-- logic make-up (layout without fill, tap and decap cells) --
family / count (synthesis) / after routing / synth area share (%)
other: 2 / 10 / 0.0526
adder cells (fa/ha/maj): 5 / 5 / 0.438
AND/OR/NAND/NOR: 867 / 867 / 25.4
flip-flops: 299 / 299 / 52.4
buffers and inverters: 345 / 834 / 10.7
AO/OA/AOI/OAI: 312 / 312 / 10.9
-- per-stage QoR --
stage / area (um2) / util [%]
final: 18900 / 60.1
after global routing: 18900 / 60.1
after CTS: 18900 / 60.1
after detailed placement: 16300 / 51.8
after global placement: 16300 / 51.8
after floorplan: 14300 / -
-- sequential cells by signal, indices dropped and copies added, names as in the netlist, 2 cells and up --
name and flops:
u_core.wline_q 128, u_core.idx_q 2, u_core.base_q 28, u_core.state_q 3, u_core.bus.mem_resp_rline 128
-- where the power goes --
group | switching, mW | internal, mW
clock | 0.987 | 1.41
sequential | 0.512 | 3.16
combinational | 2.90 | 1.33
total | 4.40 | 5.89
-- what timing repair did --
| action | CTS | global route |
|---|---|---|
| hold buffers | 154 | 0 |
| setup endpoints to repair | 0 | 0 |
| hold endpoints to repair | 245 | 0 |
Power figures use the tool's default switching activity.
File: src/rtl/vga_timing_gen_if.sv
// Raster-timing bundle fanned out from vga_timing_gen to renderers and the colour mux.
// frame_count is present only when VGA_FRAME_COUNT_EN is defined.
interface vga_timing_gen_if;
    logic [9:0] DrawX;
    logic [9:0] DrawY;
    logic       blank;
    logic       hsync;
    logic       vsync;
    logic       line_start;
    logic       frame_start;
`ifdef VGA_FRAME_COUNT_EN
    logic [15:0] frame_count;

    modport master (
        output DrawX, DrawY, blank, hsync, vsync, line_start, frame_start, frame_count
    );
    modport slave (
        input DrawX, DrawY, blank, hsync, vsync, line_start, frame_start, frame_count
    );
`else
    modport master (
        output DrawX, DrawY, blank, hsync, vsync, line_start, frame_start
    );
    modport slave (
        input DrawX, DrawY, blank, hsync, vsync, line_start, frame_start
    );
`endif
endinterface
__________
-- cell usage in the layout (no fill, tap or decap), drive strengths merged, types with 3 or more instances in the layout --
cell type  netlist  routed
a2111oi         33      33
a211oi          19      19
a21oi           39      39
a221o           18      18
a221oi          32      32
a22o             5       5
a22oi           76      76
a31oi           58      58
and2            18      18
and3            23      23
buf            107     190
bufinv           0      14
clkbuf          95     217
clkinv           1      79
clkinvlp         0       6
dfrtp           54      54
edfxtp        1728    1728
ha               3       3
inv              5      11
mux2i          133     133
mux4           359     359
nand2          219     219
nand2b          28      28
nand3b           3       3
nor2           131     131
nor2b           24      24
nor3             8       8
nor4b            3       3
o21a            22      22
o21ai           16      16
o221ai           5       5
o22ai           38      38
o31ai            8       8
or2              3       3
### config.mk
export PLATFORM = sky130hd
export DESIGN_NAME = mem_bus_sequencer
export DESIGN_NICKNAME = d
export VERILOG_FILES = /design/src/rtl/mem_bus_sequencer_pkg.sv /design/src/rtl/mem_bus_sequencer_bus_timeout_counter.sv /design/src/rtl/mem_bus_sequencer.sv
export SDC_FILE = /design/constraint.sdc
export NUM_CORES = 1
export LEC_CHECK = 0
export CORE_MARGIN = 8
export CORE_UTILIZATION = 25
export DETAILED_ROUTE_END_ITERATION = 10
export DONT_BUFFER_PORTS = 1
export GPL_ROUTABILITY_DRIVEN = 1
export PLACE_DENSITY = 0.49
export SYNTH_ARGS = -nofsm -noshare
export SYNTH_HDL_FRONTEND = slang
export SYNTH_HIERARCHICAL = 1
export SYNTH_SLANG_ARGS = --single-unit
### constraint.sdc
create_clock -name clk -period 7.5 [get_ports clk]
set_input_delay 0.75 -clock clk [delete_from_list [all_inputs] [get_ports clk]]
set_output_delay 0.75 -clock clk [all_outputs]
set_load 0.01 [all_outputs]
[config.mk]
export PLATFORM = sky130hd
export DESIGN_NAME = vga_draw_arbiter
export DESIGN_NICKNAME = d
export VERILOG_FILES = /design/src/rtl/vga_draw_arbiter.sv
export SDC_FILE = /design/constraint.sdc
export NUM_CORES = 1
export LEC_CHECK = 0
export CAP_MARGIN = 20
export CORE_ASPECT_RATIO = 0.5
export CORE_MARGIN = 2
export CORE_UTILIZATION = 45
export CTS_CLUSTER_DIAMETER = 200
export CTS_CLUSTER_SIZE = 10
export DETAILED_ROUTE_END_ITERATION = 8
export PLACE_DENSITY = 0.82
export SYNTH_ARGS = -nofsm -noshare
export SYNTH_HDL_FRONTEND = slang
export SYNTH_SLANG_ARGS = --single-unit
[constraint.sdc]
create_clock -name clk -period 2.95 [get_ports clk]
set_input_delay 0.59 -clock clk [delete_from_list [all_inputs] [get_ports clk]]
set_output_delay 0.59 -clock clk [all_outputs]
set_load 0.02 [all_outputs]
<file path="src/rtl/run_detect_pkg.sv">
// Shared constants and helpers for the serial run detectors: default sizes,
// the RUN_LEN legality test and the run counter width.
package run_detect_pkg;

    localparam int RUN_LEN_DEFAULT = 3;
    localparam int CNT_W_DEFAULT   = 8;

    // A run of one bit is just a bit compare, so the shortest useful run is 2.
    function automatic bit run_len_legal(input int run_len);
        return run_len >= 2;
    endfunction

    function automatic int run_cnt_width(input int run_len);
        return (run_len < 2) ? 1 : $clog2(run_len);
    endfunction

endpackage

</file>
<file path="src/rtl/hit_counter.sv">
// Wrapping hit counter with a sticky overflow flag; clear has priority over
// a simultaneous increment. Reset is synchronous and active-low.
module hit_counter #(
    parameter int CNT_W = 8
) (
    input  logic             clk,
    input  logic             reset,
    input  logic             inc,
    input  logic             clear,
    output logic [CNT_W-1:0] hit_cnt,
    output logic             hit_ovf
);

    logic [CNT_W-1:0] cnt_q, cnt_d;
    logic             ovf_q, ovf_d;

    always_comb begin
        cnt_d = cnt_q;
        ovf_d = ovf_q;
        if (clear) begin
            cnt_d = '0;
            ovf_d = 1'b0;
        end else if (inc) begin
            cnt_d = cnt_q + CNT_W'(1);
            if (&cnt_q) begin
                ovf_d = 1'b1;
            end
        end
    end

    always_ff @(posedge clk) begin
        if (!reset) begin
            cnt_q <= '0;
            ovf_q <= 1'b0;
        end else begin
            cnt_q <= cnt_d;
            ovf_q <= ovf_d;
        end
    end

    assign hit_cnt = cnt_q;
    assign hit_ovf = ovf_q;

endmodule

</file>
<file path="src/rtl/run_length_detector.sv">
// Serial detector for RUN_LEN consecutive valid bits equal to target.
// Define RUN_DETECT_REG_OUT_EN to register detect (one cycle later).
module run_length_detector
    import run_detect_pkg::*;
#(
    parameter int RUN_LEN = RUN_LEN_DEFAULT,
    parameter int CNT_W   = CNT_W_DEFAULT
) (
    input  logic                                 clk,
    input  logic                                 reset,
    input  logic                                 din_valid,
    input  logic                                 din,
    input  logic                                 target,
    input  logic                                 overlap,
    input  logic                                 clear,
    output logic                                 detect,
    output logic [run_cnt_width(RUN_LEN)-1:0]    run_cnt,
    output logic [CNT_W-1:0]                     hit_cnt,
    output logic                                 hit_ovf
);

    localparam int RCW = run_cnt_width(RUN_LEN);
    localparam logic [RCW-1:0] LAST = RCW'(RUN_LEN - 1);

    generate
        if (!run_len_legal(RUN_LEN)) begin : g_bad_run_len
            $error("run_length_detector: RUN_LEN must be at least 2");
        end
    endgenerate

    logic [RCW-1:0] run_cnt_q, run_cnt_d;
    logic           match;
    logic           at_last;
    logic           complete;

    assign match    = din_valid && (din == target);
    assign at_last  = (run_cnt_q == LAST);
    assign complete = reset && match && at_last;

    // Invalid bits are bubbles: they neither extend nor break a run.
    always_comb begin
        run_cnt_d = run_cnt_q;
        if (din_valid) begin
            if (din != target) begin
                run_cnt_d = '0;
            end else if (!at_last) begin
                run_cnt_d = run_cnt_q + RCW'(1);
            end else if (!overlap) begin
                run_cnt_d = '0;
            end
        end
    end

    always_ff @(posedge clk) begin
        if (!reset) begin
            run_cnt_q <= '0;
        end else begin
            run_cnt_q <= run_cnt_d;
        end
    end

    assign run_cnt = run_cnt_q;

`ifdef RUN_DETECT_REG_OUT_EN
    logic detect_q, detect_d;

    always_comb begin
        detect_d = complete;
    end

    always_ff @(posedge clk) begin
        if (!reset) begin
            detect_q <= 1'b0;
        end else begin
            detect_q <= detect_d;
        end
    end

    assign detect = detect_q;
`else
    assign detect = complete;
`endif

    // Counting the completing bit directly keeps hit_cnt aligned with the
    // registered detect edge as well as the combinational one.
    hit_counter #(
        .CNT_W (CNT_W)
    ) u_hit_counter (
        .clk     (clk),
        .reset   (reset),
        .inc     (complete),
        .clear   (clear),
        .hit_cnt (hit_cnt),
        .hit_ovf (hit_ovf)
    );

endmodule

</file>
__________
**What you should do:** Each line of the entries that holds "after" should be counted, and only the total given.

**Output for this exercise:** 6